It feels strange that the last lecture is already over. It all went so quickly that I didn’t have time to realize the things learnt. Like someone already mentioned, the change was bigger than I thought. Before the course I wouldn’t have got irritated when seeing those H&M Conscious Collection ads all over the city – or maybe I wouldn’t have even noticed them – but now I feel like telling the fellow people at the bus stop the real truth about the collection’s sustainability. I also learnt that H&M isn’t that bad, but the way they marketed the campaign was questionable.

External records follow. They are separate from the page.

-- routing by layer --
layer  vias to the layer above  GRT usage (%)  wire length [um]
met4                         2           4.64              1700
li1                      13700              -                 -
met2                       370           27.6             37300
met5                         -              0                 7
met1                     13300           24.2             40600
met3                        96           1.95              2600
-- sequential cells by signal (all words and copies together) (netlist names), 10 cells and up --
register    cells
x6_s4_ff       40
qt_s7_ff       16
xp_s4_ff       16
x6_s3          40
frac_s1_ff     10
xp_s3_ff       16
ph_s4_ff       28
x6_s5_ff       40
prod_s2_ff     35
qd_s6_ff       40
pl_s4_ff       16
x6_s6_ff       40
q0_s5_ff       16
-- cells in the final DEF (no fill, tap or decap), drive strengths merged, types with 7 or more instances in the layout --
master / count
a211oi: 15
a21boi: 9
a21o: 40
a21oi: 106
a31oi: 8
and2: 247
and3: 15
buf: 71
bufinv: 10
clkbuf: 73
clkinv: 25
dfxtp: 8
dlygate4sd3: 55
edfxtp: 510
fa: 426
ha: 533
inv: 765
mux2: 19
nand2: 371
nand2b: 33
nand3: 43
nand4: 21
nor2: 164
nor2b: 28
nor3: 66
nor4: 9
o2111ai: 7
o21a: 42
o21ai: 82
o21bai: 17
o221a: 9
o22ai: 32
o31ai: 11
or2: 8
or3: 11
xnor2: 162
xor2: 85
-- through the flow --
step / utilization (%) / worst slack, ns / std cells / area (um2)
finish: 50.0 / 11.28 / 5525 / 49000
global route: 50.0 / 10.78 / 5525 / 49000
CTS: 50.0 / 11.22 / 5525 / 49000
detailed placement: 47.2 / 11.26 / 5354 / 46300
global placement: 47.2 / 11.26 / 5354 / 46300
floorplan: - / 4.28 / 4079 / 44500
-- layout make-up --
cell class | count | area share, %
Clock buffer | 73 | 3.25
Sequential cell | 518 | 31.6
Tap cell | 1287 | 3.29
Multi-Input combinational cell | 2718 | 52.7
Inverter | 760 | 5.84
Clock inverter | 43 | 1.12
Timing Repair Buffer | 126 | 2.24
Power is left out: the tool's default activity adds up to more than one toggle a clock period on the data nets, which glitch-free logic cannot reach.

So thank you for the great course, I didn’t exactly know what to expect beforehand, but now I feel like being a lot wiser when it comes to sustainability marketing and consumption. It got me thinking about my own consumption habits once again but I guess I still won’t stop flying, but now I know more ways how to reduce my ecological footprint otherwise. Regarding the marketing part, one thing that stuck to my mind was TerraChoice’s 7 sins of greenwashing. When I googled the subject, I ran into this article that put the 7 sins in a different light. The author says that TerraChoice’s report may be as much of a greenwash as the products and companies it is criticizing – and there are a lot of those as 95% of the products failed the test in 2010, so almost everyone according to TerraChoice is a sinner. The author ends up by stating that:
“I wouldn’t blame shoppers for ending up more confused and cynical than ever. And I wouldn’t be surprised if some companies thinking about touting their green innovations and achievements decide to go back into their shells, keeping mum. And that would be the biggest sin of all.”
So even when we try to do good in terms of sustainability marketing, there can be dark sides to it as well. But still, it’s better to do something than to do nothing – and being too green is way better than not being green at all. So let’s stay green no matter what!